WORK TASK: Select from the records below every line that has the word "else" in it.

[Saved data entries]
-=-=-=-=-

## config.mk

```make
export PLATFORM = sky130hd
export DESIGN_NAME = product_accumulator
export DESIGN_NICKNAME = d
export VERILOG_FILES = /design/src/rtl/product_accumulator_pkg.sv /design/src/rtl/product_accumulator_acc.sv /design/src/rtl/product_accumulator.sv
export SDC_FILE = /design/constraint.sdc
export NUM_CORES = 1
export LEC_CHECK = 0
export ABC_CLOCK_PERIOD_IN_PS = 11000
export CAP_MARGIN = 20
export CORE_UTILIZATION = 55
export CTS_CLUSTER_DIAMETER = 100
export DETAILED_ROUTE_END_ITERATION = 10
export PLACE_DENSITY_LB_ADDON = 0.05
export SLEW_MARGIN = 20
export SYNTH_ARGS = -nofsm -noshare
export SYNTH_HDL_FRONTEND = slang
export SYNTH_HIERARCHICAL = 1
export SYNTH_SLANG_ARGS = --single-unit
```

## constraint.sdc

```tcl
create_clock -name clk -period 11 [get_ports clk]
set_clock_uncertainty 0.1 [all_clocks]
set_input_delay 2.2 -clock clk [delete_from_list [all_inputs] [get_ports clk]]
set_output_delay 2.2 -clock clk [all_outputs]
set_load 0.05 [all_outputs]
```

## src/rtl/product_accumulator_pkg.sv

```systemverilog
// Shared types and constants for the product accumulator slice.
// The accumulator sums a fixed-size group of 8-bit multiplier products.
package product_accumulator_pkg;

   // Width of one product coming out of the 4x4 array multiplier
   localparam int PROD_W      = 8;

   // Default group size and accumulator width
   localparam int N_TERMS_DEF = 4;
   localparam int ACC_W_DEF   = 12;

   // Beat counter width for the default group size
   localparam int CNT_W       = $clog2(N_TERMS_DEF);

   // ACCUM: collecting the group; DONE: holding a finished sum for the consumer
   typedef enum logic {
      ST_ACCUM = 1'b0,
      ST_DONE  = 1'b1
   } acc_state_e;

   // Counter width for an arbitrary group size (never narrower than one bit)
   function automatic int cnt_width(input int n);
      return (n < 2) ? 1 : $clog2(n);
   endfunction

endpackage

```

## src/rtl/product_accumulator_acc.sv

```systemverilog
// Ripple-carry adder: ACC_W-bit accumulator plus a zero-extended product.
// Built from one full-adder cell per bit, matching the multiplier array.
module acc_adder
   import product_accumulator_pkg::*;
#(
   parameter int ACC_W = ACC_W_DEF
) (
   input  logic [ACC_W-1:0]  i_acc,
   input  logic [PROD_W-1:0] i_prod,
   output logic [ACC_W-1:0]  o_sum,
   output logic              o_cout
);

   logic [ACC_W-1:0] w_b;
   logic [ACC_W:0]   w_c;

   // Upper bits of the second operand are zero
   assign w_b    = ACC_W'(i_prod);
   assign w_c[0] = 1'b0;

   genvar gi;
   generate
      for (gi = 0; gi < ACC_W; gi++) begin : g_fa
         // One full-adder cell: sum and carry from a, b, carry-in
         assign o_sum[gi]  = i_acc[gi] ^ w_b[gi] ^ w_c[gi];
         assign w_c[gi+1]  = (i_acc[gi] & w_b[gi]) |
                             (i_acc[gi] & w_c[gi]) |
                             (w_b[gi]   & w_c[gi]);
      end
   endgenerate

   assign o_cout = w_c[ACC_W];

endmodule

```

## src/rtl/product_accumulator.sv

```systemverilog
// Product accumulator: sums N_TERMS products per group and hands the result
// to a downstream consumer with an overflow flag.
//
// Handshake: a transfer happens on a rising edge where valid and ready are
// both high. Input side: in_ready depends only on state and clear, never on
// in_valid. Output side: out_valid is registered, and out_sum/out_ovf stay
// stable while out_valid is high until out_ready is seen.
module product_accumulator
   import product_accumulator_pkg::*;
#(
   parameter int N_TERMS = N_TERMS_DEF,
   parameter int ACC_W   = ACC_W_DEF
) (
   input  logic              clk,
   input  logic              rst_n,
   input  logic              clear,
   input  logic [PROD_W-1:0] in_prod,
   input  logic              in_valid,
   output logic              in_ready,
   output logic [ACC_W-1:0]  out_sum,
   output logic              out_ovf,
   output logic              out_valid,
   input  logic              out_ready,
   output logic              o_dbg_state
);

   localparam int            CW   = cnt_width(N_TERMS);
   localparam logic [CW-1:0] LAST = CW'(N_TERMS - 1);

   acc_state_e       r_state;
   logic [ACC_W-1:0] r_acc;
   logic [CW-1:0]    r_cnt;
   logic             r_ovf;
   logic [ACC_W-1:0] r_out_sum;
   logic             r_out_ovf;
   logic             r_out_valid;

   logic             w_accept;
   logic [ACC_W-1:0] w_add_sum;
   logic             w_add_cout;
   logic [ACC_W-1:0] w_next_acc;
   logic             w_next_ovf;

   acc_adder #(
      .ACC_W (ACC_W)
   ) u_adder (
      .i_acc  (r_acc),
      .i_prod (in_prod),
      .o_sum  (w_add_sum),
      .o_cout (w_add_cout)
   );

   // Ready only while collecting, and never in a cycle that aborts the group
   assign in_ready = (r_state == ST_ACCUM) && !clear;
   assign w_accept = in_valid && in_ready;

   // Value the accumulator takes on an accepted beat; first beat restarts the group
   always_comb begin
      w_next_acc = w_add_sum;
      w_next_ovf = r_ovf | w_add_cout;
      if (r_cnt == '0) begin
         w_next_acc = ACC_W'(in_prod);
         w_next_ovf = 1'b0;
      end
   end

   // Group state machine: accumulate beats, then hold the result until taken
   always_ff @(posedge clk) begin
      if (!rst_n) begin
         r_state     <= ST_ACCUM;
         r_acc       <= '0;
         r_cnt       <= '0;
         r_ovf       <= 1'b0;
         r_out_sum   <= '0;
         r_out_ovf   <= 1'b0;
         r_out_valid <= 1'b0;
      end else begin
         case (r_state)
            ST_ACCUM: begin
               if (clear) begin
                  // Abort: partial sum is dropped; acc is reloaded by the next first beat
                  r_cnt <= '0;
                  r_ovf <= 1'b0;
               end else if (w_accept) begin
                  r_acc <= w_next_acc;
                  r_ovf <= w_next_ovf;
                  if (r_cnt == LAST) begin
                     r_cnt       <= '0;
                     r_out_sum   <= w_next_acc;
                     r_out_ovf   <= w_next_ovf;
                     r_out_valid <= 1'b1;
                     r_state     <= ST_DONE;
                  end else begin
                     r_cnt <= r_cnt + CW'(1);
                  end
               end
            end
            ST_DONE: begin
               // clear is ignored here; the pending result is always delivered
               if (out_ready) begin
                  r_out_valid <= 1'b0;
                  r_state     <= ST_ACCUM;
               end
            end
            default: begin
               r_state     <= ST_ACCUM;
               r_out_valid <= 1'b0;
            end
         endcase
      end
   end

   assign out_sum     = r_out_sum;
   assign out_ovf     = r_out_ovf;
   assign out_valid   = r_out_valid;
   assign o_dbg_state = r_state;

endmodule

```

### After elaboration in Yosys (flattened, before gate mapping)

Cells that the tools add are included.

| operators by class | value |
|---|---|
| add/subtract/negate cells | 1 |
| equality and inequality tests | 5 |
| multiplexer cells | 17 |
| bitwise logic cells | 62 |
| reduce and logical (&&, ||, !) cells | 9 |

Operator list:

| kind | count |
|---|---|
| bitwise AND 1 bit | 26 |
| XOR 1 bit | 19 |
| bitwise OR 1 bit | 15 |
| 2-to-1 mux 12 bit | 1 |
| 2-to-1 mux 1 bit | 11 |
| AND reduction 4 bit | 2 |
| 2-to-1 mux 2 bit | 3 |
| inequality test 2 bit, second input constant | 3 |
| one-hot mux 1 bit (2 select lines) | 2 |
| AND reduction 3 bit | 1 |
| adder 2 x 1 -> 2 bit, second input constant | 1 |
| equality test 2 bit, second input constant | 1 |
| logical AND 1 bit | 2 |
| zero test 2 bit | 1 |
| inequality test 2 x 1 -> 1 bit, second input constant | 1 |
| inverter 1 bit | 2 |
| AND reduction 2 bit | 1 |
| nonzero test 2 bit | 1 |
| zero test 1 bit | 1 |

| word-level totals | value |
|---|---|
| register bits | 30 |
| input bits | 13 |
| output and inout bits | 16 |
| word-level logic and storage cells | 101 |

### Longest topological paths before layout

Gate-level depths: netlist of the first run.

| depth | value |
|---|---|
| depth in word-level cells | 30 |
| gate-level depth with buffers | 15 |
| mapped depth without buffers | 15 |

### Cells and area by module

The synthesis of the first run kept the hierarchy.

Modules (own cells, without submodules):

| module | instances | cells each | area an instance (um^2) | sequential area each (um^2) |
|---|---|---|---|---|
| product_accumulator | 1 | 130 | 1341.3 | 600.6 |
| acc_adder | 1 | 12 | 202.7 | 0.0 |

### Least setup slack after synthesis of the first run

Ideal clock, no wire load.

| timing | value |
|---|---|
| path kind | in2reg |
| start | input in_prod[0] |
| end | register r_ovf |
| library setup time | 0.123 ns |
| data arrival time | 6.110 ns |
| required time | 10.777 ns |
| setup slack | 4.666 ns |
| stages on the path | 15 |
| path buffers | 0 |
| cell sequence | ha_1 > fa_1 > fa_1 > fa_1 > fa_1 > fa_1 > fa_1 > fa_1 > ha_1 > ha_1 > ha_1 > ha_1 > and4bb_2 > o21bai_1 > a21boi_0 |

| on the way | value |
|---|---|
| cells in the longest elaborated chain, start to end | 30 |
| elaborated cells between the ends (all ways) | 37 |
| classes of those cells | 3 x mux; 34 x bitwise |

Ends and longest elaborated chain:

| what | line | text |
|---|---|---|
| start: declaration | product_accumulator.sv:17 | `input logic [PROD_W-1:0] in_prod,` |
| bitwise AND 1 bit * | product_accumulator_acc.sv:26 | `assign w_c[gi+1] = (i_acc[gi] & w_b[gi]) \|` |
| bitwise AND 1 bit | product_accumulator_acc.sv:27 | `(i_acc[gi] & w_c[gi]) \|` |
| bitwise OR 1 bit | product_accumulator_acc.sv:26 |  |
| bitwise OR 1 bit * | product_accumulator_acc.sv:27 |  |
| bitwise AND 1 bit | product_accumulator_acc.sv:27 |  |
| bitwise OR 1 bit | product_accumulator_acc.sv:26 |  |
| bitwise OR 1 bit * | product_accumulator_acc.sv:27 |  |
| bitwise AND 1 bit | product_accumulator_acc.sv:27 |  |
| [... 12 more ...] | -- |  |
| bitwise OR 1 bit | product_accumulator_acc.sv:26 |  |
| bitwise OR 1 bit * | product_accumulator_acc.sv:27 |  |
| bitwise AND 1 bit * (4 in a row) | product_accumulator_acc.sv:27 |  |
| via w_add_cout | product_accumulator.sv:40 | `logic w_add_cout;` |
| bitwise OR 1 bit * | product_accumulator.sv:60 | `w_next_ovf = r_ovf \| w_add_cout;` |
| 2-to-1 mux 1 bit * | product_accumulator.sv:61 | `if (r_cnt == '0) begin` |
| 2-to-1 mux 1 bit * | product_accumulator.sv:84 | `end else if (w_accept) begin` |
| 2-to-1 mux 1 bit * | product_accumulator.sv:80 | `if (clear) begin` |
| end signal: assignment | product_accumulator.sv:86 | `r_ovf <= w_next_ovf;` |
| end: declaration | product_accumulator.sv:33 | `logic r_ovf;` |

The timed path passes the listed nets; every way through them passes the cells marked *. The select of a mux whose other input is x is not followed.
A chain may end at the register's enable or synchronous reset.

### Worst setup path after layout of the first run

Same ends and word-level chain as after synthesis.

==> impl_metrics.py, run 1 <==
metrics = {
    "run_status": {
        "outcome": "completed",
    },
    "yosys": {
        "synthFlopType": "dfxtp_1",
        "yosys-top-cells-area": "dfxtp_1 (39%), o211a_1 (10%), fa_1 (9.1%)",
        "seq_area_frac_synth_pct": 38.9,
        "synth_warnings": 6,
        "synth_top_cell_by_area": "dfxtp_1",
        "synth_nets": 169,
        "ys_types": 22,
        "synth_edf_count": 0,
        "avgSynthCellArea_um2": 10.9,
        "synthCells": 142,
        "syn-cell-area_um2": 1540,
        "netlist_top_cells_count": "dfxtp_1 (30), nand2_1 (27), o211a_1 (16)",
        "netlist.area_leader.share_pct": 38.9,
        "ys_ff_latch": 30,
        "async_reset_ff_share_pct": 0,
        "yosysMostFrequentCell": "dfxtp_1",
    },
    "sta": {
        "slew-limit-headroom_pct": 38.3,
        "rsz0062_at_grt": "false",
        "timing.hold.ws_ns": 0.370,
        "worst_pin_slew_ns": 0.922,
        "hold_viol": 0,
        "setup_viol": 0,
        "fin_tns_setup_ns": 0,
        "setup_ws_ns": 4.30,
        "finalMaxSlewViolations": 0,
        "fin_crit_sh_pct": 60.9,
        "fmax_mhz": 149,
        "post-route-min-period_ns": 6.70,
    },
    "route": {
        "firstDrtPassIters": 4,
        "drc": 0,
        "drt_wl_total_um": 2650,
        "via_per_inst": 5.39,
        "drtIter0Drc": 9,
        "num_vias": 1068,
        "wire_per_inst_um": 13.4,
        "postRouteAntennaNets": 0,
    },
    "global_route": {
        "grt_pass1_vias": 977,
        "grtUsageTotal_pct": 20.7,
        "grt.overflow.total": 0,
        "antenna_found_initial": 0,
        "grt_first_pass_wirelength_um": 4200,
        "grt_max_degree": 31,
    },
    "run": {
        "maxCapViolCount": 0,
    },
    "pwr": {
        "power_density_nw_per_um2": 107,
        "p_leak_nw": 0.893,
        "peakVddDrop_mv": 0.105,
        "finalPower_mw": 0.197,
    },
    "worst_setup_path": {
        "cpLargestDelayFamily": "adder cells",
        "crit_top_cell": "fa_1",
        "critPathKind": "primary input to register",
        "slowest_delay_ns": 0.43,
        "slowest_stage": "clkdlybuf4s50_1",
        "rrSetupSlack_ns": 6.29,
        "crit_buf_inv": 1,
        "worst_setup_path_start_kind": "primary input",
        "worstPathCellList": "clkdlybuf4s50_1 -> ha_1 -> fa_1 -> fa_1 -> fa_1 -> fa_1 -> fa_1 -> fa_1 -> fa_1 -> ha_1 -> ha_1 -> ha_1 -> ha_1 -> and4bb_2 -> o21bai_1 -> a21boi_0",
        "arrival_ns": 6.81,
        "cp_max_fo": 2,
        "startpoint": "in_prod[0]",
        "reg2reg_to": "r_ovf$_SDFFE_PN0P_",
        "ff2ff_path_depth": 15,
        "rr_startpoint": "r_acc[0]$_SDFFE_PN0P_",
        "end_kind": "register",
        "crit_required_ns": 11.11,
    },
    "worst_hold_path": {
        "hold-path-endpoint": "out_ovf$_SDFFE_PN0P_",
        "hold_path_startpoint": "out_ovf$_SDFFE_PN0P_",
        "hold_class": "register to register",
        "holdPathStages": 2,
    },
    "layout": {
        "multi_input_area_um2": 867,
        "final_core_util_pct": 71.6,
        "fin_nets": 195,
        "stdcell_area_um2": 1840,
        "fill_cells": 205,
        "syn2layout_area_growth_pct": 19.0,
        "regArea_um2": 601,
        "drive_gt1_share_pct": 5.36,
        "final_cells": 198,
        "antenna_cells": 0,
    },
    "cts": {
        "clk-insertion-delay-late_ns": 0.32,
        "clock_path_buffers": 2,
        "h-tree-depth": 2,
        "cts_tree": "yes",
        "cts_made_buffers": 5,
        "root_buffer": "clkbuf_4",
        "path_clk_slew_ns": 0.09,
        "clock_sinks": 30,
        "post_cts_buffers": 0,
        "postCtsResizedCells": 0,
        "ctsHoldBuffers": 0,
    },
    "floorplanning": {
        "core_um2": 2570,
        "io_pins": 29,
        "rows": 18,
        "die_w_um": 55.0,
        "start_util_pct": 60.1,
        "dieArea_um2": 3020,
        "die_y_um": 55.0,
    },
    "place": {
        "placed_area_um2": 1790,
        "gp_congestion": 0.756,
        "pre_cts_ws_ns": 3.96,
        "portBuffers": 28,
        "hpwl_um": 1900,
        "dp_cells": 191,
    },
}
-- logic make-up after synthesis --
logic type / Yosys count / synth area share (%)
compound gates: 28 / 16.0
fa+ha+maj: 14 / 14.7
buf+inv: 11 / 4.94
flops: 30 / 38.9
mux: 13 / 8.43
simple gates: 46 / 16.9
-- worst min-delay path, stage by stage, from the launching register on --
cell	delay, ns
dfxtp_1	0.31
nand2_1	0.05
a21boi_0	0.06
-- worst max-delay path by stage --
stage | slack, ns | to | cells after the start
after floorplan | 4.67 | r_ovf$_SDFFE_PN0P_ | 15
after global placement | 4.10 | r_ovf$_SDFFE_PN0P_ | 16
after detailed placement | 3.96 | r_ovf$_SDFFE_PN0P_ | 16
after CTS | 4.31 | r_ovf$_SDFFE_PN0P_ | 16
after global routing | 4.14 | out_sum[11]$_SDFFE_PN0P_ | 16
final | 4.30 | r_ovf$_SDFFE_PN0P_ | 16
-- cells in the final DEF, fill, tap and decap left out --
cell	count
a21boi_0	8
a21oi_1	1
a22oi_1	1
and4bb_2	2
clkbuf_1	2
clkbuf_4	5
clkdlybuf4s50_1	28
dfxtp_1	30
fa_1	7
ha_1	7
inv_1	2
mux2i_1	13
nand2_1	27
nand2b_1	1
nand4bb_4	1
nor2_1	2
nor2b_1	11
nor3b_4	1
o211a_1	16
o21bai_1	2
or3_1	1
-- flip-flops by register name, indices dropped and copies added (netlist names) --
register	cells
r_cnt	2
o_dbg_state	1
out_valid	1
r_ovf	1
r_acc	12
out_ovf	1
out_sum	12
-- layout make-up --
type                    count  share of cell area (%)
well taps                  30                    2.04
inverters                   2                   0.408
multi-input cells         101                    47.2
flip-flops and latches     30                    32.7
clock buffers               7                    2.45
repair buffers             28                    15.2
-- report_power, final --
group / leakage (nW) / total [mW] / internal, mW / switching, mW
combinational: 0.624 / 0.0256 / 0.0132 / 0.0124
clock: 0.0254 / 0.0583 / 0.0241 / 0.0343
sequential: 0.243 / 0.113 / 0.111 / 0.00189
-- layer usage --
| metal | vias to the layer above | routed length, um | global-route usage (%) |
|---|---|---|---|
| li1 | 540 | - | - |
| met2 | 21 | 1330 | 35.7 |
| met1 | 503 | 1210 | 22.8 |
| met3 | 4 | 88 | 5.74 |
| met4 | 0 | 28 | 11.7 |
| met5 | - | 0 | 0 |
Power figures use the tool's default switching activity.
==> run 2: changes to the inputs <==
- ABC_CLOCK_PERIOD_IN_PS: 11000 -> 5650
- CORE_UTILIZATION: 55 -> 46
- clock period: 11 -> 5.65 ns (I/O delays scaled with it)
==> run 2 against run 1 <==
Effect of this change:
- non-clock buffer count unchanged
- combinational power increased by 92%
- die area increased by 19%
- sequential power increased by 95%
- sequential share of layout area decreased by 0.40 points
==> impl_metrics.py, run 2 (synthesis results as in run 1) <==
metrics = {
    "place": {
        "hpwl_um": 1880,
        "portBuffers": 28,
        "dp_cells": 205,
        "gp_congestion": 0.662,
    },
    "pwr": {
        "p_leak_nw": 0.891,
        "power_frac_seq_pct": 57.1,
        "power_density_nw_per_um2": 207,
        "cellInternalPower_mw": 0.288,
        "switching_share_pct": 25.1,
        "p_comb_share_pct": 12.8,
        "peakVddDrop_mv": 0.112,
        "finalPower_mw": 0.385,
        "p_clk_share_pct": 30.2,
        "net-switching-power_mw": 0.0967,
    },
    "worst_setup_path": {
        "critical_path_depth": 16,
        "arrival_ns": 5.59,
        "ff2ff_path_depth": 15,
        "slowest_delay_ns": 0.42,
        "crit_required_ns": 5.77,
        "worst_setup_path_start_kind": "primary input",
        "crit_buf_inv": 1,
        "end_kind": "register",
        "critPathKind": "primary input to register",
        "cpLargestDelayFamily": "adder cells",
        "crit_top_cell": "fa_1",
        "cp_max_fo": 2,
        "slowest_stage": "clkdlybuf4s50_1",
        "worstPathCellList": "clkdlybuf4s50_1 -> ha_1 -> fa_1 -> fa_1 -> fa_1 -> fa_1 -> fa_1 -> fa_2 -> fa_1 -> ha_1 -> ha_1 -> ha_1 -> ha_1 -> and4bb_2 -> o21bai_1 -> a21boi_0",
    },
    "layout": {
        "multi_input_area_um2": 872,
        "regArea_um2": 601,
        "syn2layout_area_growth_pct": 20.5,
        "drive_gt1_share_pct": 6.55,
        "fin_nets": 195,
        "final_cells": 212,
        "final_common_cell": "dfxtp_1",
        "fill_cells": 280,
        "layout_common_cells": "dfxtp_1 (30), clkdlybuf4s50_1 (28), nand2_1 (27)",
        "antenna_cells": 0,
    },
    "cts": {
        "post_cts_buffers": 0,
        "clk-insertion-delay-late_ns": 0.33,
        "root_buffer": "clkbuf_4",
        "path_clk_slew_ns": 0.09,
        "clock_path_buffers": 2,
        "cts_tree": "yes",
        "cts_made_buffers": 5,
        "h-tree-depth": 2,
        "clock_sinks": 30,
    },
    "global_route": {
        "grt_pass1_vias": 1024,
        "grtUsageTotal_pct": 17.3,
        "antenna_found_initial": 0,
        "grt_max_degree": 31,
        "grt.overflow.total": 0,
        "grt_first_pass_wirelength_um": 4410,
    },
    "route": {
        "wire_per_inst_um": 12.7,
        "drc": 0,
        "via_per_inst": 5.08,
        "postRouteAntennaNets": 0,
        "drt_wl_total_um": 2690,
        "num_vias": 1078,
        "drtIter0Drc": 49,
        "firstDrtPassIters": 4,
    },
    "sta": {
        "post-route-min-period_ns": 5.47,
        "worst_pin_slew_ns": 0.939,
        "fmax_mhz": 183,
        "rsz0062_at_grt": "false",
        "fin_crit_sh_pct": 96.8,
        "hold_viol": 0,
        "slew-limit-headroom_pct": 37.2,
        "finalMaxSlewViolations": 0,
        "setup_viol": 0,
    },
    "floorplanning": {
        "die_w_um": 59.9,
        "core_um2": 3130,
        "dieArea_um2": 3590,
        "rows": 20,
        "io_pins": 29,
        "die_y_um": 59.9,
        "start_util_pct": 49.4,
    },
    "worst_hold_path": {
        "holdPathStages": 2,
        "hold_class": "register to register",
    },
    "run_status": {
        "outcome": "completed",
    },
    "run": {
        "maxCapViolCount": 0,
    },
}
run 2: path summary, 6_finish.rpt:
kind	slack (ns)	startpoint	to
setup / recovery	0.18	in_prod[0]	r_ovf$_SDFFE_PN0P_
hold reg to reg	0.37	out_sum[11]$_SDFFE_PN0P_	out_sum[11]$_SDFFE_PN0P_
hold / removal	0.37	out_sum[11]$_SDFFE_PN0P_	out_sum[11]$_SDFFE_PN0P_
setup reg to reg	1.08	r_acc[0]$_SDFFE_PN0P_	r_ovf$_SDFFE_PN0P_
run 2: cell type report:
cell class                 count  share of cell area [%]
clock buffer                   7                    2.42
inverter                       2                   0.403
multi-input combinational    101                    46.9
sequential                    30                    32.3
tap                           44                    2.96
timing repair buffer          28                    15.1
run 2: routing by layer:
metal / GRT usage, % / routed length (um) / vias up
met5: 0 / 0 / -
met4: 8.97 / 57 / 0
met3: 6.49 / 95 / 6
met2: 30.2 / 1340 / 18
met1: 17.9 / 1200 / 512
li1: - / - / 542
run 2: repair_timing:
item,4_1_cts,5_1_grt
endpoints found under the setup margin,0,3
hold endpoints to repair,0,0
resized for setup,0,2
hold buffers,0,0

-=-=-=-=-

EXPECTED ANSWER:
      end else begin
               end else if (w_accept) begin
                  end else begin
| 2-to-1 mux 1 bit * | product_accumulator.sv:84 | `end else if (w_accept) begin` |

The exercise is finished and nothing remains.